If all these tests as shown in figure 1.0 reached full statistical power, the results would look very different. Something like this…
Here are the key differences for results that are allowed to reach full statistical power.
- While most of the indeterminate tests may have already had <1% significance (no significance), any indeterminate test that had some significance would most likely lose it completely due to regressing to the mean.
- The previous point is important because most of the non-negative tests could move to positive, with the possibility of many of them regressing into the false-positive zone.
- Any results that just continued to show positive or negative results but did not achieve 90%> significance may be considered outliers, thoughthere would likely be very few.
Interpreting All Results
Without allowing for full statistical power, the tester is often left with two types of ambiguous results that they must painstakingly interpret.
Indeterminate – False Positive and False Negative Results
These results are the easier of the two. This is simply because they are usually ignored. Without any significance and results that continue to vacillate and/or show very little improvement or loss, the tester is often compelled to just stop them. While this may be the correct testing protocol, it may also be a missed opportunity to hypothesize why the results came out the way it did. This may be risky or frustrating behavior to engage in, but it can often lead to productive discussion, iterative test ideas or completely new ones. Without taking the time to look deeper at these types of test outcomes, any possible gains from them get ignored with their outcomes.
These appear to be positive results but do not achieve significance. What makes these results even more difficult to interpret, more so than results that have no significance and very little improvement or loss, is that the tester is forced to make a recommendation, based on perceived business value, on what may appear to be an improvement or just completely ignore the results on what may otherwise present itself as a gain.
So why is this type of result utilized at all when there is no actual statistical evidence of improvement? As previously mentioned, there is some level of perceived business value and/or it appears as a UX/UI improvement.
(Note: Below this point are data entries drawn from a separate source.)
// fir_filter
module fir_filter
#(
    parameter NUM_ELEMENTS = 7
)
(
    input clk,
    input rst,
    input [ 7 : 0 ] weight_data,
    input [ 2 : 0 ] weight_idx,
    input weight_valid,
    output weight_ready,
    input [ 7 : 0 ] input_data,
    input input_valid,
    output input_ready,
    output [ 15 : 0 ] output_data,
    input output_ready,
    output output_valid
);
clock: 6.55 ns
lec_check: 0
cap_margin: 20
cell_pad_in_sites_global_placement: 2
core_aspect_ratio: 1.41
core_margin: 2
core_utilization: 43
cts_cluster_diameter: 152
gpl_routability_driven: 0
hold_slack_margin: -0.01
max_routing_layer: met4
min_routing_layer: met2
setup_slack_margin: 1.75
slew_margin: 0
tns_end_percent: 40
run.sh (not shown) runs the stock make flow with config.mk's settings and CLKGATE_MAP_FILE=.
The first run finished but fails on setup timing.
Rerun with:
- CELL_PAD_IN_SITES_GLOBAL_PLACEMENT: 2 -> default
- CORE_ASPECT_RATIO: 1.41 -> default
- CORE_UTILIZATION: 43 -> 72
- CTS_CLUSTER_DIAMETER: 152 -> 40
- GPL_ROUTABILITY_DRIVEN: 0 -> default
- HOLD_SLACK_MARGIN: -0.01 -> default
- MIN_ROUTING_LAYER: met2 -> default
- SETUP_SLACK_MARGIN: 1.75 -> -0.49
- SLEW_MARGIN: 0 -> 20
- TNS_END_PERCENT: 40 -> default
- clock period: 6.55 -> 8.1 ns (I/O delays scaled with it)
Result: The changed run reached the layout checks and failed them: setup timing. Critical path depth is lower by 2. Worst setup slack is better by 0.87 ns. Sequential power falls by 20%. Synthesized cell count is unchanged.
Rerun with:
- CORE_UTILIZATION: 72 -> 64
- CTS_CLUSTER_DIAMETER: 40 -> default
- MAX_ROUTING_LAYER: met4 -> default
- SETUP_SLACK_MARGIN: -0.49 -> default
- TNS_END_PERCENT: default -> 5
- clock period: 8.1 -> 9.99 ns (I/O delays scaled with it)
Result: With this change the flow finished with timing, DRC and antenna clean; worst setup slack gets better by 1.6 ns; routed wire length goes down by 2.5%; cell area drops by 6.0%; non-clock buffer count goes down by 148; sequential cell count does not change; die size climbs by about 12%; register-to-register slack gets better by 2.0 ns; first-iteration DRC count decreases by 27%; clock-buffer cell count is unchanged; worst hold slack gets worse by 0.017 ns.
Rerun with:
- CORE_UTILIZATION: 64 -> 66
- CTS_CLUSTER_DIAMETER: default -> 258
- CTS_CLUSTER_SIZE: default -> 98
- TNS_END_PERCENT: 5 -> default
- clock period: 9.99 -> 13.0 ns (I/O delays scaled with it)
=>
- utilization came out higher by 0.78 points
- power came out lower by a quarter to a third
- sequential share of layout area came out higher by 0.24 points
--- run.sh ---
#!/bin/bash
# the make line also repeats each setting of config.mk as NAME=value (left out here)
make -C /OpenROAD-flow-scripts/flow DESIGN_CONFIG=/design/flow/config.mk WORK_HOME=/design/flow/orfs CLKGATE_MAP_FILE= finish
--- config.mk ---
export PLATFORM = sky130hd
export DESIGN_NAME = top
export DESIGN_NICKNAME = top
export VERILOG_FILES = /design/flow/design.v
export SDC_FILE = /design/flow/constraint.sdc
export NUM_CORES = 4
export LEC_CHECK = 0
export ABC_AREA = 1
export CAP_MARGIN = 20
export CELL_PAD_IN_SITES_DETAIL_PLACEMENT = 0
export CELL_PAD_IN_SITES_GLOBAL_PLACEMENT = 0
export CORE_MARGIN = 2
export CORE_UTILIZATION = 71
export CTS_CLUSTER_DIAMETER = 234
export CTS_CLUSTER_SIZE = 37
export GPL_ROUTABILITY_DRIVEN = 0
export MAX_ROUTING_LAYER = met4
export MIN_ROUTING_LAYER = met1
export PLACE_DENSITY_LB_ADDON = 0.23
export SLEW_MARGIN = 20
export TNS_END_PERCENT = 100
--- constraint.sdc ---
create_clock -name core_clock -period 20.4 [get_ports {clk}]
set_input_delay 4.0800 -clock core_clock [delete_from_list [all_inputs] [get_ports {clk}]]
set_output_delay 4.0800 -clock core_clock [all_outputs]
set_load 0.01 [all_outputs]
--- design.v ---
`timescale 1ns/1ps
module top(
	input clk,
	input rst,
	input valid,
	input dir,
	input signed [31:0] n,
	output [31:0] zeroCount,
	output signed [31:0] xOut
);
	reg signed [31:0] xReg;
	wire signed [31:0] xNext;
	always @(posedge clk or posedge rst)begin
		if(rst) xReg<=32'sd50;
		else if(valid) xReg<=xNext;
	end
	assign xOut=xReg;
	wire signed[31:0] signedN;
	assign signedN=dir? n: -n;
	wire signed [31:0] addOut;
	wire signed [31:0] modOut;
	wire signed [31:0] normOut;
	wire zeroHit;
	adder uAdd(.a(xReg), .b(signedN), .sum(addOut));
	modulo uMod(.in(addOut), .out(modOut));
	normalize uNorm(.in(modOut), .out(normOut));
	comparator uCmp(.in(normOut), .zero(zeroHit));
	assign xNext=normOut;
	counter uCnt(
		.clk(clk),
		.rst(rst),
		.inc(valid&zeroHit),
		.count(zeroCount)
	);
endmodule
module adder(
	input signed [31:0] a,
	input signed [31:0] b,
	output signed [31:0] sum
);
	assign sum=a+b;
endmodule
module modulo(
	input signed [31:0] in,
	output signed [31:0] out
);
	assign out=in%100;
endmodule
module normalize(
	input signed [31:0] in,
	output signed [31:0] out
);
	assign out=(in<0)? (in+100): in;
endmodule
module comparator(
	input signed [31:0] in,
	output zero
);
	assign zero = (in==0);
endmodule
module counter(
	input clk,
	input rst,
	input inc,
	output reg [31:0] count
);
	always @(posedge clk or posedge rst)begin
		if(rst) count<=32'd0;
		else if(inc) count<=count+1;
	end
endmodule
==> results of run 1 <==
## metrics by stage
stage | cell area, um2 | worst slack [ns] | hold WS (ns) | instances
CTS | 15570 | 0.02451 | 0.5185 | 2504
global placement | 14430 | -0.1728 | 0.4997 | 2455
detailed placement | 14430 | -1.060 | 0.5020 | 2455
floorplan | 13100 | 1.567 | 0.4982 | 2118
## layer usage
| layer | GRT usage (%) | overflow |
|---|---|---|
| met1 | 81.90 | 5 |
| met2 | 101.3 | 179 |
| met3 | 70.51 | 6 |
| met4 | 88.68 | 75 |
| met5 | - | - |
## what timing repair did
action / CTS
pin swaps: 27
hold buffers: 0
gates cloned: 5
gates resized: 109
setup endpoints to repair: 58
setup buffers: 28
==> flow_summary.toml, run 1 <==
# generated from flow reports
[run_status]
outcome = "aborted with a tool error"
tool.error = "[ERROR GRT-0232] Routing congestion too high. Check the congestion heatmap in the GUI."
failing_step = "global routing (5_1_grt)"

[floorplanning]
initial_core_util_pct = 72.65
io_pins = 100
rows = 49
die_w_um = 139.8
core_area_um2 = 18020
die-area_um2 = 19550
die_h_um = 139.8

[synthesis]
postSynthAreaPerCell_um2 = 6.183
top_cell_area_share_pct = 16.45
adder_share_pct = 3.879
netlist_instances = 2118
ys_warn_count = 2
syn-num-nets = 2194
xor_area_share_pct = 6.946
ys_ff = 64
topCombFamilyByArea = "simple AND/OR/NAND/NOR gates"
synth-edff-count = 0
ys_sh_simple_pct = 58.85
synth_area_um2 = 13100
synth_cell_types = 60
top_area_cell = "nand2_1"
flop_cell = "dfrtp_1"
ys_seq_share_pct = 12.26
area_leaders = "nand2_1 (16%), dfrtp_1 (12%), nand2_2 (8.8%)"
ys_cells = 2118
synthAoiAreaFrac_pct = 6.822
mux_area_share_pct = 0
top_cell = "nand2_1"
async_flop_share_pct = 100.0
common_cells = "nand2_1 (574), inv_1 (258), nand2_2 (185), nand3_1 (153), nor2_1 (148)"
ys_chip_area_um2 = 13100

[clock_tree]
htree_levels = 3
cts_root_buffer = "clkbuf_16"
cts.sinks = 64
numCtsBuffers = 9
clk_path_buf_depth = 2

[placed_design]
dp_hpwl_um = 27300
place.port_buffers = 99

[global_route]
grt_usage_pct = 86.03
globalRoute.totalOverflow = 265
==> run 2, diff against run 1 <==
Settings changed: ABC_AREA 1 to 0, CORE_ASPECT_RATIO set to 1.69, CORE_UTILIZATION 71 to 27, CTS_CLUSTER_DIAMETER 234 to unset, CTS_CLUSTER_SIZE 37 to unset, GPL_ROUTABILITY_DRIVEN 0 to 1, GPL_TIMING_DRIVEN set to 0, MAX_ROUTING_LAYER met4 to unset, MIN_ROUTING_LAYER met1 to unset, PLACE_DENSITY_LB_ADDON 0.23 to 0.01, SETUP_SLACK_MARGIN set to 1.18, SLEW_MARGIN 20 to 30, TNS_END_PERCENT 100 to unset.
Clock period 20.4 ns to 18.9 ns, I/O delays scaled along.
==> run 2 against run 1 <==
Effect of this change: the layout now fails its checks (setup timing); synthesized area grew 4.1%; die area grew to 2.7 times the previous value; synthesized cell count shrank 18%.
==> flow_summary.toml, run 2 <==
# synthesis and place-and-route metrics
[sta]
finalHoldViolCount = 0
fmax_ghz = 0.04056
tightest_slew_ns = 1.075
fin_crit_sh_pct = 130.5
setup_viol = 62
fin_worst_hold_slack_ns = 0.4767
slew_headroom_pct = 27.82
setup_tns_ns = -338.12
min_period_ns = 24.66
maxSlewViolCount = 0
fin_worst_skew_ns = 0.007604
rsz0062_at_grt = "true"
fin_ws_ns = -5.757

[global_route]
grt_pass1_wl_um = 88530
grt_pass1_vias = 15976
antenna_found_initial = 4
globalRoute.totalOverflow = 0
use_met1_pct = 20.91
grt_start_max_net_pins = 34
grt_most_used_layer = "met2"
use_met2_pct = 44.07
grt_usage_pct = 21.17
grt_use_met3_pct = 2.449

[synthesis]
postSynthAreaPerCell_um2 = 7.882
common_cells = "nor2_1 (203), nand2_1 (131), a21oi_1 (113), xor2_1 (88), o21ai_0 (69)"
ys_chip_area_um2 = 13640
ys_ff = 64
async_flop_share_pct = 100.0
ys_cells = 1730
syn-num-nets = 1806
adder_share_pct = 4.331
synth-edff-count = 0
synth_cell_types = 141
top_cell_area_share_pct = 11.19
top_cell = "nor2_1"
xor_area_share_pct = 11.30
ys_sh_simple_pct = 26.24
area_leaders = "dfrtp_1 (11%), a2111oi_4 (6.7%), xor2_1 (5.7%)"
flop_cell = "dfrtp_1"
synth_area_um2 = 13640
ys_warn_count = 2
topCombFamilyByArea = "AND-OR/OR-AND gates"
ys_seq_share_pct = 11.77
netlist_instances = 1730
synthAoiAreaFrac_pct = 39.33
top_area_cell = "dfrtp_1"
mux_area_share_pct = 3.221

[final_layout]
nNetsFinal = 2191
layoutNonFillerInstCount = 2776
synthToLayoutAreaGrowth_pct = 53.50

[worst_setup_path]
critPathArrivalTime_ns = 24.91
path_buffers = 17
crit_path_top_delay_cell = "or4_4"
crit_path_max_incr_delay_ns = 0.58
worst_path_dominant_cell_family = "AND-OR/OR-AND gates"
endpoint = "uCnt.count[23]"
crit_path_max_fanout = 10
cp.depth = 94
required_ns = 19.16
reg2reg_to = "uCnt.count[23]"
crit_start = "n[5]"
ff2ff_path_depth = 87
rrSetupSlack_ns = -1.91
crit_type = "in -> reg"
crit_path_end_kind = "register"
r2r_start = "xReg[1]"
worstSetupStartpointType = "input pin"

[floorplanning]
io_pins = 100
die_w_um = 176.9
die_h_um = 296.1
die-area_um2 = 52380
initial_core_util_pct = 27.16
rows = 107
core_area_um2 = 50200

[worst_hold_path]
min_path_cells = 1
hold-path-endpoint = "uCnt.count[31]"
hp-start = "uCnt.count[31]"
hold_class = "reg -> reg"

[clock_tree]
htree_levels = 3
cts.sinks = 64
clk_pin_slew_worst_paths_ns = 0.05
tritoncts = "built"
numCtsBuffers = 9
clk-insertion-delay-late_ns = 0.34
cts_root_buffer = "clkbuf_16"
clk_path_buf_depth = 2
postCtsHoldBufs = 0

[route]
vias = 15311
postRouteWirelength_um = 56440
viasPerCell = 5.515
drc = 0
drt-initial-drc-count = 475
ant_nets = 0
dr.pass1.iters = 5
avgRoutedWirePerCell_um = 20.33

[run_status]
outcome = "failed layout checks"
so_faults = "setup timing"

[placed_design]
dp_hpwl_um = 43230
place.port_buffers = 98
gp_congestion = 0.8088
dp_slack_ns = -9.798
dp.cells = 2483

[flow_run]
drv_cap = 0
warnings = 32
==> run 2: area by class of cell <==
| class | count | area, um2 |
|---|---|---|
| Buffer | 67 | 664.4 |
| Clock inverter | 5 | 81.33 |
| Clock buffer | 11 | 232.7 |
| Sequential cell | 64 | 1605 |
| Antenna cell | 2 | 5.005 |
| Tap cell | 654 | 818.3 |
| Inverter | 35 | 137.6 |
| Multi-Input combinational cell | 1565 | 14080 |
| Timing Repair Buffer | 373 | 3304 |
| Fill cell | 5216 | 29270 |
## lcd_driver_top
module lcd_driver_top (
    input  wire clk,
    input  wire rst_n,
    output wire lcd_resetn,
    output wire lcd_cs,
    output wire lcd_dc,
    output wire lcd_sclk,
    output wire lcd_sda
);
Size: ~1,900 cells after synthesis, ~260 flip-flops, ~7 I/O pins, ~14,000 µm² of cells after synthesis.
export LEC_CHECK = 0
export ABC_AREA = 1
export CAP_MARGIN = 20
export CORE_MARGIN = 2
export CORE_UTILIZATION = 72
export CTS_CLUSTER_SIZE = 15
export PLACE_DENSITY_LB_ADDON = 0.27
export SLEW_MARGIN = 20
create_clock -name core_clock -period 2.11 [get_ports {clk}]
run.sh (not shown) runs the stock make flow with config.mk's settings and CLKGATE_MAP_FILE=.
The starting point aborted during 5_1_grt.
Next try:
--- a/flow/config.mk
+++ b/flow/config.mk
@@ -7,8 +7,5 @@
 export LEC_CHECK = 0
-export ABC_AREA = 1
 export CAP_MARGIN = 20
 export CORE_MARGIN = 2
-export CORE_UTILIZATION = 72
-export CTS_CLUSTER_SIZE = 15
-export PLACE_DENSITY_LB_ADDON = 0.27
+export CORE_UTILIZATION = 52
 export SLEW_MARGIN = 20
==> flow/constraint.sdc (replaced) <==
create_clock -name core_clock -period 3.77 [get_ports {clk}]
set_input_delay 0.7540 -clock core_clock [delete_from_list [all_inputs] [get_ports {clk}]]
set_output_delay 0.7540 -clock core_clock [all_outputs]
set_load 0.01 [all_outputs]
=> The changed run completed without violations; synthesized area came out lower by 3.3%; die size rose by 33%; synthesized cell count falls by 33%.
==> flow/design.v (excerpt) <==
module rgb2dvi (
    input  wire        PixelClk,
    input  wire [23:0] vid_pData,
    input  wire        vid_pVDE,
    input  wire        vid_pHSync,
    input  wire        vid_pVSync,
    output wire [9:0]  pDataOutRaw0,    
    output wire [9:0]  pDataOutRaw1,    
    output wire [9:0]  pDataOutRaw2     
);
TMDS_Encoder DataEncoder0 (
    .PixelClk(PixelClk), .pDataOutRaw(pDataOutRaw0),
    .pDataOut(vid_pData[15:8]), .pC0(vid_pHSync), .pC1(vid_pVSync), .pVde(vid_pVDE));
TMDS_Encoder DataEncoder1 (
    .PixelClk(PixelClk), .pDataOutRaw(pDataOutRaw1),
    .pDataOut(vid_pData[7:0]), .pC0(1'b0), .pC1(1'b0), .pVde(vid_pVDE));
TMDS_Encoder DataEncoder2 (
    .PixelClk(PixelClk), .pDataOutRaw(pDataOutRaw2),
    .pDataOut(vid_pData[23:16]), .pC0(1'b0), .pC1(1'b0), .pVde(vid_pVDE));
endmodule
For scale: roughly 910 cells after synthesis, ~140 flip-flops, roughly 0.0077 mm^2 of cells after synthesis.
==> flow/config.mk <==
export PLATFORM = sky130hd
export DESIGN_NAME = rgb2dvi
export DESIGN_NICKNAME = rgb2dvi
export VERILOG_FILES = /design/flow/design.v
export SDC_FILE = /design/flow/constraint.sdc
export NUM_CORES = 4
export LEC_CHECK = 0
export ABC_AREA = 1
export CAP_MARGIN = 20
export CORE_MARGIN = 2
export CORE_UTILIZATION = 68
export CTS_CLUSTER_DIAMETER = 336
export CTS_CLUSTER_SIZE = 33
export SLEW_MARGIN = 20
==> flow/constraint.sdc <==
create_clock -name core_clock -period 3.75 [get_ports {PixelClk}]
set_input_delay 0.7500 -clock core_clock [delete_from_list [all_inputs] [get_ports {PixelClk}]]
set_output_delay 0.7500 -clock core_clock [all_outputs]
set_load 0.01 [all_outputs]
run.sh (not shown) runs the stock make flow with config.mk's settings and CLKGATE_MAP_FILE=.
The baseline finished with negative setup slack left.
Then changed:
--- a/flow/config.mk
+++ b/flow/config.mk
@@ -8 +7,0 @@
-export ABC_AREA = 1
@@ -11,3 +10 @@
-export CORE_UTILIZATION = 68
-export CTS_CLUSTER_DIAMETER = 336
-export CTS_CLUSTER_SIZE = 33
+export CORE_UTILIZATION = 40
==> flow/constraint.sdc (replaced) <==
create_clock -name core_clock -period 4.0 [get_ports {PixelClk}]
set_input_delay 0.8000 -clock core_clock [delete_from_list [all_inputs] [get_ports {PixelClk}]]
set_output_delay 0.8000 -clock core_clock [all_outputs]
set_load 0.01 [all_outputs]
This time the run passed the timing, DRC and antenna checks.
Die area goes up by 59%.
Wire length drops by 23%.


## run 1
rgb2dvi again, from the RTL that the note above started with.
export LEC_CHECK = 0
export CAP_MARGIN = 20
export CORE_ASPECT_RATIO = 0.87
export CORE_MARGIN = 9
export CORE_UTILIZATION = 53
export CTS_CLUSTER_DIAMETER = 171
export GPL_TIMING_DRIVEN = 0
export MAX_ROUTING_LAYER = met4
export MIN_ROUTING_LAYER = met2
export SLEW_MARGIN = 0
export TNS_END_PERCENT = 5
create_clock -name core_clock -period 2.51 [get_ports {PixelClk}]
Run 1 ran in full, but the layout does not pass; the checks complain about negative setup slack.
## willow
// sram_logger
module sram_logger(
    input         CLK_48MHZ,
    input         RESET,           
    input         READ_CMD,
    input  [79:0] GEIG_DATA,
    input  [79:0] MAG_DATA,
    input  [31:0] SRAM_D_IN,
    output [17:0] SRAM_A,
    output [3:0]  SRAM_SRBS,
    output        SRAM_CE,
    output        SRAM_WE,
    output        SRAM_OE,
    output [15:0] SRAM_D_OUT,
    output        SRAM_D_OE,
    output [15:0] DATA_READ,
    output [17:0] W_ADDRESS,
    output        W_CHIP_SELECT,
    output [17:0] R_ADDRESS,
    output        R_CHIP_SELECT
);
==> flow/config.mk <==
export PLATFORM = sky130hd
export DESIGN_NAME = sram_logger
export DESIGN_NICKNAME = sram_logger
export VERILOG_FILES = /design/flow/design.v
export SDC_FILE = /design/flow/constraint.sdc
export NUM_CORES = 4
export LEC_CHECK = 0
export ABC_AREA = 1
export CAP_MARGIN = 35
export CELL_PAD_IN_SITES_GLOBAL_PLACEMENT = 2
export CORE_MARGIN = 5
export CORE_UTILIZATION = 72
export CTS_CLUSTER_DIAMETER = 168
export CTS_CLUSTER_SIZE = 31
export GPL_ROUTABILITY_DRIVEN = 0
export HOLD_SLACK_MARGIN = -0.06
export MAX_ROUTING_LAYER = met4
export MIN_ROUTING_LAYER = met1
export PLACE_DENSITY_LB_ADDON = 0.04
export SLEW_MARGIN = 20
export TNS_END_PERCENT = 25
==> flow/constraint.sdc <==
create_clock -name core_clock -period 11.5 [get_ports {CLK_48MHZ}]
set_input_delay 2.3000 -clock core_clock [delete_from_list [all_inputs] [get_ports {CLK_48MHZ}]]
set_output_delay 2.3000 -clock core_clock [all_outputs]
set_load 0.01 [all_outputs]
run.sh (not shown) runs the stock make flow with config.mk's settings and CLKGATE_MAP_FILE=.
What ended willow was a tool error in 3_1_place_gp_skip_io; the run never finished.
==> design.v <==
`timescale 1ns/10ps
module IOTDF( clk, rst, in_en, iot_in, fn_sel, busy, valid, iot_out);
input        clk;
input        rst;
input        in_en;
input  [7:0] iot_in;
input  [2:0] fn_sel;
output     busy;
output reg valid;
output reg [127:0] iot_out;
parameter GRAY2BIN = 3'b001; 
parameter FIR      = 3'b010; 
reg [9:0] counter;
reg [9:0] counter_delay1;
reg [9:0] counter_delay2;
reg [127:0] iot_data;
reg [127:0] prep_to_out;
reg [127:0] prep_to_output;
reg [127:0] wait_to;
always @(posedge clk or posedge rst) begin
    if(rst) begin
        counter <= 0;
    end else if(in_en) begin
        if (counter == 960) counter <= 0;
        else counter <= counter + 1;
    end else begin
        counter <= counter;
    end 
end
always @(posedge clk or posedge rst) begin
    if(rst) begin
        counter_delay1 <= 0;
        counter_delay2 <= 0;
    end else if(in_en) begin
        counter_delay1 <= counter;
        counter_delay2 <= counter_delay1;
    end else begin
        counter_delay1 <= counter_delay1;
        counter_delay2 <= counter_delay2;
    end
end
always @(posedge clk or posedge rst) begin
    if(rst) begin
        iot_data <= 0;
    end else if(in_en) begin
        iot_data[7:0] <= iot_in;
        iot_data[127:8] <= iot_data[119:0];
    end else begin
        iot_data <= iot_data;
    end
end
always @(posedge clk) begin
    if(!rst && in_en) begin
        wait_to <= iot_data;
    end else begin
        wait_to <= wait_to;
    end
end
integer idx;
always @(*) begin
    if(rst) begin
        prep_to_out = 0;
        prep_to_output = 0;
    end else if(in_en) begin
        if(fn_sel == GRAY2BIN) begin
            if (counter_delay1[3:0] == 15) begin
                prep_to_output = 0;
                prep_to_out[127] = iot_data[127];
                for (idx = 126; idx >= 0; idx = idx - 1) begin
                    prep_to_out[idx] = prep_to_out[idx + 1] ^ iot_data[idx];
                end
            end else begin
                prep_to_out = 0;
                prep_to_output = 0;
            end
        end else if(fn_sel == FIR) begin
            if (counter_delay1[3:0] == 15) begin
                prep_to_out = iot_data;
                prep_to_output = 0;
            end else if (counter_delay2[3:0] == 15) begin
                prep_to_out = wait_to;
                prep_to_output[127:120] = (((prep_to_out[127:120] * 8'd5) >> 3)+ 1) >> 1;
                prep_to_output[119:112] = ((((prep_to_out[119:112] * 8'd5)+(prep_to_out[127:120] * 8'd9)) >> 3)+ 1) >> 1;
                prep_to_output[111:104] = ((((prep_to_out[111:104] * 8'd5)+(prep_to_out[119:112] * 8'd9)+(prep_to_out[127:120] * 8'd2)) >>3)+ 1) >> 1;
                prep_to_output[103:96] = ((((prep_to_out[103:96] * 8'd5)+(prep_to_out[111:104] * 8'd9)+(prep_to_out[119:112] * 8'd2)) >>3)+ 1) >> 1;
                prep_to_output[95:88] = ((((prep_to_out[95:88] * 8'd5)+(prep_to_out[103:96] * 8'd9)+(prep_to_out[111:104] * 8'd2)) >>3)+ 1) >> 1;
                prep_to_output[87:80] = ((((prep_to_out[87:80] * 8'd5)+(prep_to_out[95:88] * 8'd9)+(prep_to_out[103:96] * 8'd2)) >>3)+ 1) >> 1;
                prep_to_output[79:72] = ((((prep_to_out[79:72] * 8'd5)+(prep_to_out[87:80] * 8'd9)+(prep_to_out[95:88] * 8'd2)) >>3)+ 1) >> 1;
                prep_to_output[71:64] = ((((prep_to_out[71:64] * 8'd5)+(prep_to_out[79:72] * 8'd9)+(prep_to_out[87:80] * 8'd2)) >>3)+ 1) >> 1;
                prep_to_output[63:56] = ((((prep_to_out[63:56] * 8'd5)+(prep_to_out[71:64] * 8'd9)+(prep_to_out[79:72] * 8'd2)) >>3)+ 1) >> 1;
                prep_to_output[55:48] = ((((prep_to_out[55:48] * 8'd5)+(prep_to_out[63:56] * 8'd9)+(prep_to_out[71:64] * 8'd2)) >>3)+ 1) >> 1;
                prep_to_output[47:40] = ((((prep_to_out[47:40] * 8'd5)+(prep_to_out[55:48] * 8'd9)+(prep_to_out[63:56] * 8'd2)) >>3)+ 1) >> 1;
                prep_to_output[39:32] = ((((prep_to_out[39:32] * 8'd5)+(prep_to_out[47:40] * 8'd9)+(prep_to_out[55:48] * 8'd2)) >>3)+ 1) >> 1;
                prep_to_output[31:24] = ((((prep_to_out[31:24] * 8'd5)+(prep_to_out[39:32] * 8'd9)+(prep_to_out[47:40] * 8'd2)) >>3)+ 1) >> 1;
                prep_to_output[23:16] = ((((prep_to_out[23:16] * 8'd5)+(prep_to_out[31:24] * 8'd9)+(prep_to_out[39:32] * 8'd2)) >>3)+ 1) >> 1;
                prep_to_output[15:8] = ((((prep_to_out[15:8] * 8'd5)+(prep_to_out[23:16] * 8'd9)+(prep_to_out[31:24] * 8'd2)) >>3)+ 1) >> 1;
                prep_to_output[7:0] = ((((prep_to_out[7:0] * 8'd5)+(prep_to_out[15:8] * 8'd9)+(prep_to_out[23:16] * 8'd2)) >>3)+ 1) >> 1;
            end else begin
                prep_to_out = 0;
                prep_to_output = 0;
            end
        end else begin
            prep_to_out = 0;
            prep_to_output = 0;
        end
    end else begin
        prep_to_out = 0;
        prep_to_output = 0;
    end
end
assign busy = 0;
always @(posedge clk or posedge rst) begin
    if(rst) begin
        valid <= 0;
    end else if(in_en) begin
        case(fn_sel)
            GRAY2BIN: begin
                if (counter_delay1[3:0] == 15) begin
                    valid <= 1;
                end else begin
                    valid <= 0;
                end
            end
            FIR: begin
                if (counter_delay2[3:0] == 15) begin
                    valid <= 1;
                end else begin
                    valid <= 0;
                end
            end
            default: begin
                valid <= 0;
            end
        endcase
    end
end
always @(posedge clk or posedge rst) begin
    if(rst) begin
        iot_out <= 0;
    end else if(in_en) begin
        case(fn_sel)
            GRAY2BIN: begin
                if (counter_delay1[3:0] == 15) begin
                    iot_out <= prep_to_out;
                end
            end
            FIR: begin
                if (counter_delay2[3:0] == 15) begin
                    iot_out <= prep_to_output;
                end 
            end
            default: begin
                iot_out <= 1'b0;
            end
        endcase
    end
end
endmodule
More formally, this type of result may not produce the improvement percentage the testing platform is purporting but it is likely to bring in a positive overall contribution.
This result type can be very common and, without full statistical power, misinterpreted. What’s labeled “non-negative” is likely a positive result that hasn’t been given enough time or conversions to come to fruition or it’s a “false-positive” in disguise. It is important when reporting improvement on any non-negative test to cut-down projections to account for this contingency. Without discounting non-negative results, the experimenter is likely to report a number to the client that does not match the true outcome at the end of their projection.
So why not let everything run to full statistical power? In many cases, there is not enough justifiable business value or it’s just not possible. 6,000k+ (this number just appears out of nowhere without explanation) conversions (figure 1.0) for smaller sites with less traffic could take months or longer. Every tester is faced with results where critical decisions are based on experience, common sense, and sometimes educated guesses versus hard empirical data. One way to evaluate your testing program is gauge how many tests are ending this way.
If the majority of your positive tests are non-negative, you run the risk of overestimating improvement. On the other side, it’s just as important to interpret positive and negative results in order to build a successful roadmap for your testing program. It’s not enough to ignore a loss, implement a win and just move on. Discussing and iterating on all types of test results will allow for the most comprehensive understanding of your customers and how they utilize your site while building your overall business intelligence.